→ **WHAT YOU ARE ASKED TO DO**
Of the records that follow, copy only the lines from the line containing "-85,7 +76,8 @@" to the line containing "for (k = 0; k < 12; k = k + 1)", both included, exactly as written.

★ ★ ★ ★ ★

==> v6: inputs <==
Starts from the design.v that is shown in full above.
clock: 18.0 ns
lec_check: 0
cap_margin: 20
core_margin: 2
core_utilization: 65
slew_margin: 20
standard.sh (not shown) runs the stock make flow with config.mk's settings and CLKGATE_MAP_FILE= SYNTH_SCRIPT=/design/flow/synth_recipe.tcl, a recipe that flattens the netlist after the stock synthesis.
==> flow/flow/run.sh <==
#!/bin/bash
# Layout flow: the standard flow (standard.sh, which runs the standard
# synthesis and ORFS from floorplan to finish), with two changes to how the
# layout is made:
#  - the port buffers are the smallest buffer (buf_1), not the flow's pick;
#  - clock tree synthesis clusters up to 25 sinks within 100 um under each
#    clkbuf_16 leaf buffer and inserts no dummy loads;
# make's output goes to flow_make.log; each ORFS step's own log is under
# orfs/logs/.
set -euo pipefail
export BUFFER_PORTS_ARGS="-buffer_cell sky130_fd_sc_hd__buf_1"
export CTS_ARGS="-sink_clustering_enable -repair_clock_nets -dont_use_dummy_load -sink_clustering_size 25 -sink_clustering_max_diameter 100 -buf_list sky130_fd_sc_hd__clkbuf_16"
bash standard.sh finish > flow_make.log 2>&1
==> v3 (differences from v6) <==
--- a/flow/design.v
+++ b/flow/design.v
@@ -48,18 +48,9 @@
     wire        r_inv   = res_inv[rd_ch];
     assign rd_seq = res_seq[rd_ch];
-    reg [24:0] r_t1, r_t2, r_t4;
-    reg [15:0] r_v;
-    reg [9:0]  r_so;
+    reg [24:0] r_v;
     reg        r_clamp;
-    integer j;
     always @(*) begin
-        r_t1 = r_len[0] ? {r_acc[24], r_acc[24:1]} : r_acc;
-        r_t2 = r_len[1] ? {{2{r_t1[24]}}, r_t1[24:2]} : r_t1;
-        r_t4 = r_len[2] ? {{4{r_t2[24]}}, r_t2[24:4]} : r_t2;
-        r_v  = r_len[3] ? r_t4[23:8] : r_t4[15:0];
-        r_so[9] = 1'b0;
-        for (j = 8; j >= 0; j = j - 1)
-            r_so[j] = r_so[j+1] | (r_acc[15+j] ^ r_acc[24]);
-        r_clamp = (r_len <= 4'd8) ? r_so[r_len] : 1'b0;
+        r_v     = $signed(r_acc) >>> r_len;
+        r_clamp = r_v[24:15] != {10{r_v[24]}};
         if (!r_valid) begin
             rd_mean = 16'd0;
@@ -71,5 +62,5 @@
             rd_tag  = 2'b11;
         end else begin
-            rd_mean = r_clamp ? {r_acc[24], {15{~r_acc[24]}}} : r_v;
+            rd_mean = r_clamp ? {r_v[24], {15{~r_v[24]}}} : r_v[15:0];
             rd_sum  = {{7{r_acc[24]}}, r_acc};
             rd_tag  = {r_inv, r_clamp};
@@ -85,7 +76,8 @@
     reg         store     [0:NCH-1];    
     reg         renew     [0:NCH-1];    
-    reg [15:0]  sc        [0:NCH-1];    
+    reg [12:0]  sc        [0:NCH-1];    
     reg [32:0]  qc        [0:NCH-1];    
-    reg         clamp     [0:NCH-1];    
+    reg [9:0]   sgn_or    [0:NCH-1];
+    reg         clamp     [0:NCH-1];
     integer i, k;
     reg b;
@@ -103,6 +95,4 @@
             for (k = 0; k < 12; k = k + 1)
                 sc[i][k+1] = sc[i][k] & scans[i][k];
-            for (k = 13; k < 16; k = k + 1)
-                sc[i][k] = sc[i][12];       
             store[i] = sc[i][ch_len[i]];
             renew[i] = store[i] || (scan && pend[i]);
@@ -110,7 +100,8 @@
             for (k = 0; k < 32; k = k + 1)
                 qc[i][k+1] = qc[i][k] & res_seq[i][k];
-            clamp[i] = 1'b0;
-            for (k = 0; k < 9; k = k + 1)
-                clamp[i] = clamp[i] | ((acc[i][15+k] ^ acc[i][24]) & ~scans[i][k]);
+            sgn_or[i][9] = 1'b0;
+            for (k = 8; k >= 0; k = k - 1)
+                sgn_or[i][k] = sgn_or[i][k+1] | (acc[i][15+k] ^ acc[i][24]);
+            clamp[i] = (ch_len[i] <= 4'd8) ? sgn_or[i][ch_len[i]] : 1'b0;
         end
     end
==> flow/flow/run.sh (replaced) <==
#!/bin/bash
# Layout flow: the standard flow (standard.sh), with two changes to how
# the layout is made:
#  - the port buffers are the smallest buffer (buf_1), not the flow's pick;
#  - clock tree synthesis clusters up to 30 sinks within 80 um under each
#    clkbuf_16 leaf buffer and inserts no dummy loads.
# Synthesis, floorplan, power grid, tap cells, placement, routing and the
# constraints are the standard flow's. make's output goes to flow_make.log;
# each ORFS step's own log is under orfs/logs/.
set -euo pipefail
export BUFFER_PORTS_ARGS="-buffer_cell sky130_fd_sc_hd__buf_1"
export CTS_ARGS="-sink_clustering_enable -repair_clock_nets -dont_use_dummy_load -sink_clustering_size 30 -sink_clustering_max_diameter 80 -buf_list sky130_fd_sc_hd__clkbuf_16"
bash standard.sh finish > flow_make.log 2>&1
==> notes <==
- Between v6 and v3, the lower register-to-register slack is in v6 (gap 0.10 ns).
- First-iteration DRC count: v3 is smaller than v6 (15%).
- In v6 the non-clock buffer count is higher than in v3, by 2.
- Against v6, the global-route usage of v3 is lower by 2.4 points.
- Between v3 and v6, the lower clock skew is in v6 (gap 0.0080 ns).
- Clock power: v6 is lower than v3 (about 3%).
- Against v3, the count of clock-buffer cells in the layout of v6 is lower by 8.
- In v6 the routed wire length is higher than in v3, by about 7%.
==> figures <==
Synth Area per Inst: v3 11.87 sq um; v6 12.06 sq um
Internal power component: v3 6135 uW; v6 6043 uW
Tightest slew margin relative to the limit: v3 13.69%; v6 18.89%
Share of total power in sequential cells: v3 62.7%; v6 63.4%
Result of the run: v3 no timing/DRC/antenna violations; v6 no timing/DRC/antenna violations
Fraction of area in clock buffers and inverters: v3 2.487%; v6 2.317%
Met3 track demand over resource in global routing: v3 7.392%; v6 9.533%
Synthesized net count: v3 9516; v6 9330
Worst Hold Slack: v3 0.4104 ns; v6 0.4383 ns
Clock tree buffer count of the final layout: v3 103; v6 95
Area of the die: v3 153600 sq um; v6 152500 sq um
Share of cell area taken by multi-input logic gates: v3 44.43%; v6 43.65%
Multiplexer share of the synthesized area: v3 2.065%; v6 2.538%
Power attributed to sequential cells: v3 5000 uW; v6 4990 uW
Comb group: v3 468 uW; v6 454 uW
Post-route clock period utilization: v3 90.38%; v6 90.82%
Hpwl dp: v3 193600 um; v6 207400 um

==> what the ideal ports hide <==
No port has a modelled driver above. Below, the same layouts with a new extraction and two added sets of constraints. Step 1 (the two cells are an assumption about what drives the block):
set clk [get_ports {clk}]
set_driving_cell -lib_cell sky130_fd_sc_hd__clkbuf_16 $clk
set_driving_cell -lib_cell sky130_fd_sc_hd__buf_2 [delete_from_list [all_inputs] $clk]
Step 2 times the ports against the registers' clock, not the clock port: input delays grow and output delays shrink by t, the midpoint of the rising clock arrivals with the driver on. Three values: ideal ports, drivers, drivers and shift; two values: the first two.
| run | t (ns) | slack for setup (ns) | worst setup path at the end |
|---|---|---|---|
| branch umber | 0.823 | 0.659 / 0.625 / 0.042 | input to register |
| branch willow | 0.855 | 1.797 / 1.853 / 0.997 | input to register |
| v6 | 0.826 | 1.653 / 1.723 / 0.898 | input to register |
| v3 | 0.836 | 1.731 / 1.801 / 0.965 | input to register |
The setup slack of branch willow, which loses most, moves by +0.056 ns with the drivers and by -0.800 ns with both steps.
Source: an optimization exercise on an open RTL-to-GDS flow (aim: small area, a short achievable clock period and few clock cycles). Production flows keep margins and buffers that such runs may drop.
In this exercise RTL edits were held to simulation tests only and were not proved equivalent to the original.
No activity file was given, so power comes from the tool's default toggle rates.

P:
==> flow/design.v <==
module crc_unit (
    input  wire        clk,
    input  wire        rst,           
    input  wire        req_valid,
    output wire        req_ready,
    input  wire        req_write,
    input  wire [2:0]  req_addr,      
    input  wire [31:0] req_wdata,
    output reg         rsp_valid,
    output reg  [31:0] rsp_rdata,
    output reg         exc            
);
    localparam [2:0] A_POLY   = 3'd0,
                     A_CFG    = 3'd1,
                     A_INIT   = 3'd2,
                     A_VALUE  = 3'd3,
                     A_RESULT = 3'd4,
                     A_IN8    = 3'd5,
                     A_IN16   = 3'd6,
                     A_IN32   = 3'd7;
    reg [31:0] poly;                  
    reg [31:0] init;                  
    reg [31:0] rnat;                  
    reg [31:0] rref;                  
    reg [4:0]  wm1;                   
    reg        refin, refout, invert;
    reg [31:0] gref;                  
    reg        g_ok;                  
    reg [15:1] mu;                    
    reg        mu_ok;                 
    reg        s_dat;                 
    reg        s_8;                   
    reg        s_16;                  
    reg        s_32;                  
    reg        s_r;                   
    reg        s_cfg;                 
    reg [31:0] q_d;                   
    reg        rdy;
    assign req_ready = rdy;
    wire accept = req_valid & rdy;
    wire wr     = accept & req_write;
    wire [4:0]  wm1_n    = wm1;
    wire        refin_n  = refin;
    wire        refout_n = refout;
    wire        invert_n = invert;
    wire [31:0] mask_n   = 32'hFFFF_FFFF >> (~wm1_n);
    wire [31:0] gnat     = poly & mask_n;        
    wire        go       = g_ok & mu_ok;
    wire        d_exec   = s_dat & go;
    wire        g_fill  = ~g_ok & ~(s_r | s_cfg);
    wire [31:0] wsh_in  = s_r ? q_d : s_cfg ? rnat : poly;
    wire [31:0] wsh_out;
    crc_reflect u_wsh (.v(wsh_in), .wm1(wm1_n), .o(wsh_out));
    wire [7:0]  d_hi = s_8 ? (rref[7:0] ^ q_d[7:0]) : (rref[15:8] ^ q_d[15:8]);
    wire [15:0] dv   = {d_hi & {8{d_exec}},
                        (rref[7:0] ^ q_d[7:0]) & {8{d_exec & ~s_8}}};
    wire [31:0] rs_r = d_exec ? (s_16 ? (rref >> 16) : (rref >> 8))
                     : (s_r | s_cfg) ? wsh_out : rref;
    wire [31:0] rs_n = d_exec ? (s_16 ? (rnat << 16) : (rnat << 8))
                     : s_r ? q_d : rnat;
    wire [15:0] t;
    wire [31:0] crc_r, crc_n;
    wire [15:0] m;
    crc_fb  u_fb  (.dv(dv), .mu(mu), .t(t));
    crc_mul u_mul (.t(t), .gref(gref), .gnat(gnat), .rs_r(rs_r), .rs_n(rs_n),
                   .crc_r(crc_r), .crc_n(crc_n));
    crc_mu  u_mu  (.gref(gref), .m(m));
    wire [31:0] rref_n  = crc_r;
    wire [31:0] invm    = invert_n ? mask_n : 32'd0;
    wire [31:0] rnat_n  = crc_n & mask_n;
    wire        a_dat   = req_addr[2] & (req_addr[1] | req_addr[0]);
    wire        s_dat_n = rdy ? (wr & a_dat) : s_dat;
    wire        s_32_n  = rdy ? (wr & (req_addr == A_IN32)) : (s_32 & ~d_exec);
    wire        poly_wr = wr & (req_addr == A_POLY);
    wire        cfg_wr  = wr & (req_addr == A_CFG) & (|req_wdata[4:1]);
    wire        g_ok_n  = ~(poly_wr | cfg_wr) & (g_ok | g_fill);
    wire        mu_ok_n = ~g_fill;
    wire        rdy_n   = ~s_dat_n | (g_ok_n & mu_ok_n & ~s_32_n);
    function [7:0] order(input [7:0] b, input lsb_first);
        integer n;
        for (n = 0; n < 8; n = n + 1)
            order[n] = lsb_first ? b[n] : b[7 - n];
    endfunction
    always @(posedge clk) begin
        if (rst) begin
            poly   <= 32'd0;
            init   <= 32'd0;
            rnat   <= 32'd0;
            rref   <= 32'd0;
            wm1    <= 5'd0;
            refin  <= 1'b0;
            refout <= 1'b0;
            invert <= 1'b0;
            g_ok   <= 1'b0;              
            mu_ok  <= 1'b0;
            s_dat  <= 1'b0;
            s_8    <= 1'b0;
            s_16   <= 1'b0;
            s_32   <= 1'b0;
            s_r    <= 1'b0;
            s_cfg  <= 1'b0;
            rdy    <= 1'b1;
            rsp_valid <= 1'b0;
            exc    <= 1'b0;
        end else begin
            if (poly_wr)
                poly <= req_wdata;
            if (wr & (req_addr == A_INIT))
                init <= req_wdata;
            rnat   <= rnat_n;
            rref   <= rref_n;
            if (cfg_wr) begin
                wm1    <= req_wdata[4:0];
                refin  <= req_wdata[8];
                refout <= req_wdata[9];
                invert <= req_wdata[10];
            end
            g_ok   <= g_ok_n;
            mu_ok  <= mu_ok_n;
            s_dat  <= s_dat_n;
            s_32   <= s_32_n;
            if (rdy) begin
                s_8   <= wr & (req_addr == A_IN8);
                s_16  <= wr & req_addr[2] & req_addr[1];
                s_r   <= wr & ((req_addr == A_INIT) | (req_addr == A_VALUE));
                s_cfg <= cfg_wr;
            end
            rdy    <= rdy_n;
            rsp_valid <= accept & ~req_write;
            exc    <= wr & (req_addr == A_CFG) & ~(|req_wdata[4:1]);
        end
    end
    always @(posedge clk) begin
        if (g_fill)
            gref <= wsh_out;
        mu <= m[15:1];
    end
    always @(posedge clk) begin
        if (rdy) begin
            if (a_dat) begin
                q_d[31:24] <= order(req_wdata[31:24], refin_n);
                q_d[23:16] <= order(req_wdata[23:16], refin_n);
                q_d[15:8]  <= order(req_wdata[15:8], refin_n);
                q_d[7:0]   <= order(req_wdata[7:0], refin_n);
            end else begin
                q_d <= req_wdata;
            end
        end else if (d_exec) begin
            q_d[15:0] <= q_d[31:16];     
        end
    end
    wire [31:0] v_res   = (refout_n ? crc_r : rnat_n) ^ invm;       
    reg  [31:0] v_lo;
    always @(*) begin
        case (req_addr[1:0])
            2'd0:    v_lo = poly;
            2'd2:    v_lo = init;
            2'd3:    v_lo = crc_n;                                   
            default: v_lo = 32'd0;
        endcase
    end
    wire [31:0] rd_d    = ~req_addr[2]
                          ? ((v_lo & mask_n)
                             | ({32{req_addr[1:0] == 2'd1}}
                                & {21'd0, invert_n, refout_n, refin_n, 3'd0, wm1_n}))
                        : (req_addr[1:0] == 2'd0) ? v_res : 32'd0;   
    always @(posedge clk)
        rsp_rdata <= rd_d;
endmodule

★ ★ ★ ★ ★

→ **WRITTEN SOLUTION**
@@ -85,7 +76,8 @@
     reg         store     [0:NCH-1];    
     reg         renew     [0:NCH-1];    
-    reg [15:0]  sc        [0:NCH-1];    
+    reg [12:0]  sc        [0:NCH-1];    
     reg [32:0]  qc        [0:NCH-1];    
-    reg         clamp     [0:NCH-1];    
+    reg [9:0]   sgn_or    [0:NCH-1];
+    reg         clamp     [0:NCH-1];
     integer i, k;
     reg b;
@@ -103,6 +95,4 @@
             for (k = 0; k < 12; k = k + 1)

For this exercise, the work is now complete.